The rivers, lakes, and streams of North America are inhabited by a diverse assortment of gill-bearing freshwater snail populations collectively called "prosobranchs." Prosobranchs are typically longer-living and slower-growing than the more familiar pulmonate snails, inhabiting more permanent and stable bodies of water. There is reason to think that some prosobranch populations from Southern Appalachian drainages may have evolved hundreds of millions of years ago and remained morphologically unchanged ever since.
Collected in this third volume of the FWGNA Series are 37 essays on the systematics and evolutionary biology of North American prosobranch gastropods, originally published in blog form 2006 - 2019, edited and reorganized thematically. The tension between gene trees and species trees, explored at some length using pulmonate models in Volume 2, is aggravated in prosobranch populations by a phenomenon here described as "mitochondrial superheterogeneity." The challenge introduced by ecophenotypic variation in shell morphology, also evident in populations of pulmonate snails, is further explored.

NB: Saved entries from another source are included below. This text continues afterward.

`config.mk`:
```
export PLATFORM = sky130hd
export DESIGN_NAME = hex_scan_display
export DESIGN_NICKNAME = d
export VERILOG_FILES = /design/src/rtl/hex_scan_display.sv
export SDC_FILE = /design/constraint.sdc
export NUM_CORES = 1
export LEC_CHECK = 0
export ABC_AREA = 0
export BUFFER_PORTS_ARGS = -buffer_cell sky130_fd_sc_hd__buf_2
export CORE_UTILIZATION = 55
export CTS_BUF_LIST = sky130_fd_sc_hd__clkbuf_16
export CTS_CLUSTER_DIAMETER = 50
export DETAILED_ROUTE_END_ITERATION = 8
export PLACE_DENSITY_LB_ADDON = 0.08
export SYNTH_ARGS = -nofsm -noshare
export SYNTH_HDL_FRONTEND = slang
export SYNTH_SLANG_ARGS = --single-unit
```
`constraint.sdc`:
```
create_clock -name clk_i -period 3.5 [get_ports clk_i]
set_clock_uncertainty 0.05 [all_clocks]
set_input_delay 0.35 -clock clk_i [delete_from_list [all_inputs] [get_ports clk_i]]
set_output_delay 0.35 -clock clk_i [all_outputs]
set_load 0.01 [all_outputs]
```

A new term, "Goodrichian Taxon Shift," is coined to describe intrapopulation variance so extreme as to prompt an erroneous hypothesis of speciation and generalized to "Cryptic Phenotypic Plasticity" in later chapters.

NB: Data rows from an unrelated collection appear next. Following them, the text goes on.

--- src/rtl/noc_input_unit.sv ---
// rtl/noc_input_unit.sv - two-source round-robin NoC input FIFO with head ECC syndrome check
// Optional feature macro: NOC_INPUT_UNIT_ECC_CHECK_EN
module noc_input_unit #(
  parameter int         DEPTH      = 4,
  parameter logic [3:0] LOCAL_ADDR = 4'h0
) (
  input  logic        clk,
  input  logic        reset,
  input  logic        core_valid,
  output logic        core_ready,
  input  logic [10:0] core_data,
  input  logic [1:0]  core_ctrl,
  input  logic        link_valid,
  output logic        link_ready,
  input  logic [10:0] link_data,
  output logic        out_valid,
  input  logic        out_ready,
  output logic [10:0] out_data,
  output logic        out_local,
  output logic [4:0]  count,
  output logic        ecc_err,
  output logic [7:0]  ecc_err_cnt
);

  localparam int         AW       = $clog2(DEPTH);
  localparam logic [4:0] FULL_CNT = 5'(DEPTH);

  logic [10:0]   mem_q [DEPTH];
  logic [AW-1:0] wr_ptr_q, wr_ptr_d;
  logic [AW-1:0] rd_ptr_q, rd_ptr_d;
  logic [4:0]    count_q, count_d;
  logic          rr_q, rr_d;
  logic          full, core_grant, link_grant, wr_en, rd_en;
  logic [10:0]   wr_data;

  // Fullness is judged on the registered count, so a same-cycle read never frees a slot.
  always_comb begin
    full       = (count_q == FULL_CNT);
    core_grant = !reset && !full && core_valid && (!link_valid || !rr_q);
    link_grant = !reset && !full && link_valid && (!core_valid || rr_q);
    wr_en      = link_grant || (core_grant && core_ctrl == 2'd2);
    wr_data    = link_grant ? link_data : core_data;
    rd_en      = out_valid && out_ready;

    rr_d = rr_q;
    if (!full && core_valid && link_valid) rr_d = ~rr_q;

    wr_ptr_d = wr_ptr_q;
    if (wr_en) wr_ptr_d = wr_ptr_q + AW'(1);
    rd_ptr_d = rd_ptr_q;
    if (rd_en) rd_ptr_d = rd_ptr_q + AW'(1);

    count_d = count_q;
    case ({wr_en, rd_en})
      2'b10:   count_d = count_q + 5'd1;
      2'b01:   count_d = count_q - 5'd1;
      default: count_d = count_q;
    endcase
  end

  always_ff @(posedge clk or posedge reset) begin
    if (reset) begin
      wr_ptr_q <= '0;
      rd_ptr_q <= '0;
      count_q  <= '0;
      rr_q     <= 1'b0;
    end else begin
      wr_ptr_q <= wr_ptr_d;
      rd_ptr_q <= rd_ptr_d;
      count_q  <= count_d;
      rr_q     <= rr_d;
    end
  end

  always_ff @(posedge clk) begin
    if (wr_en) mem_q[wr_ptr_q] <= wr_data;
  end

  assign core_ready = core_grant;
  assign link_ready = link_grant;
  assign count      = count_q;
  assign out_valid  = (count_q != 5'd0);
  assign out_data   = mem_q[rd_ptr_q];
  assign out_local  = out_valid && (out_data[3:0] == LOCAL_ADDR);

`ifdef NOC_INPUT_UNIT_ECC_CHECK_EN
  logic [6:0] r;
  logic [2:0] syndrome;
  logic [7:0] err_cnt_q, err_cnt_d;

  always_comb begin
    r        = out_data[10:4];
    syndrome = {r[3] ^ r[4] ^ r[5] ^ r[6],
                r[1] ^ r[2] ^ r[5] ^ r[6],
                r[0] ^ r[2] ^ r[4] ^ r[6]};
    err_cnt_d = err_cnt_q;
    if (rd_en && ecc_err && err_cnt_q != 8'hFF) err_cnt_d = err_cnt_q + 8'd1;
  end

  always_ff @(posedge clk or posedge reset) begin
    if (reset) err_cnt_q <= '0;
    else       err_cnt_q <= err_cnt_d;
  end

  assign ecc_err     = out_valid && (syndrome != 3'd0);
  assign ecc_err_cnt = err_cnt_q;
`else
  assign ecc_err     = 1'b0;
  assign ecc_err_cnt = 8'd0;
`endif

endmodule

--- config.mk ---
export PLATFORM = sky130hd
export DESIGN_NAME = noc_input_unit
export DESIGN_NICKNAME = d
export VERILOG_FILES = /design/src/rtl/noc_input_unit.sv
export SDC_FILE = /design/constraint.sdc
export NUM_CORES = 1
export LEC_CHECK = 0
export BUFFER_PORTS_ARGS = -buffer_cell sky130_fd_sc_hd__clkbuf_2
export CAP_MARGIN = 20
export CELL_PAD_IN_SITES_DETAIL_PLACEMENT = 0
export CELL_PAD_IN_SITES_GLOBAL_PLACEMENT = 1
export CORE_ASPECT_RATIO = 1.75
export CORE_MARGIN = 10
export CORE_UTILIZATION = 48
export DETAILED_ROUTE_END_ITERATION = 10
export MAX_ROUTING_LAYER = met4
export PLACE_DENSITY_LB_ADDON = 0.3
export SLEW_MARGIN = 10
export SYNTH_ARGS = -nofsm -noshare
export SYNTH_HDL_FRONTEND = slang
export SYNTH_SLANG_ARGS = --single-unit
--- constraint.sdc ---
create_clock -name clk -period 3.65 [get_ports clk]
set_input_delay 0.1825 -clock clk [delete_from_list [all_inputs] [get_ports clk]]
set_output_delay 0.1825 -clock clk [all_outputs]
set_load 0.05 [all_outputs]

Some North American populations of freshwater prosobranch snails have been listed as objects of conservation concern. This introduces a new subtheme into Volume 3, the relationship between science and public policy. The taxonomic revisions prompted by improvements in our understanding of the evolution of prosobranchs have sometimes met resistance both from natural resource agencies and from conservation biologists dependent upon such agencies for funding. The overarching theme of the present volume becomes, then, one of a struggle to understand the evolution of the freshwater prosobranch gastropod fauna of North America, both finely scientific and clumsily human.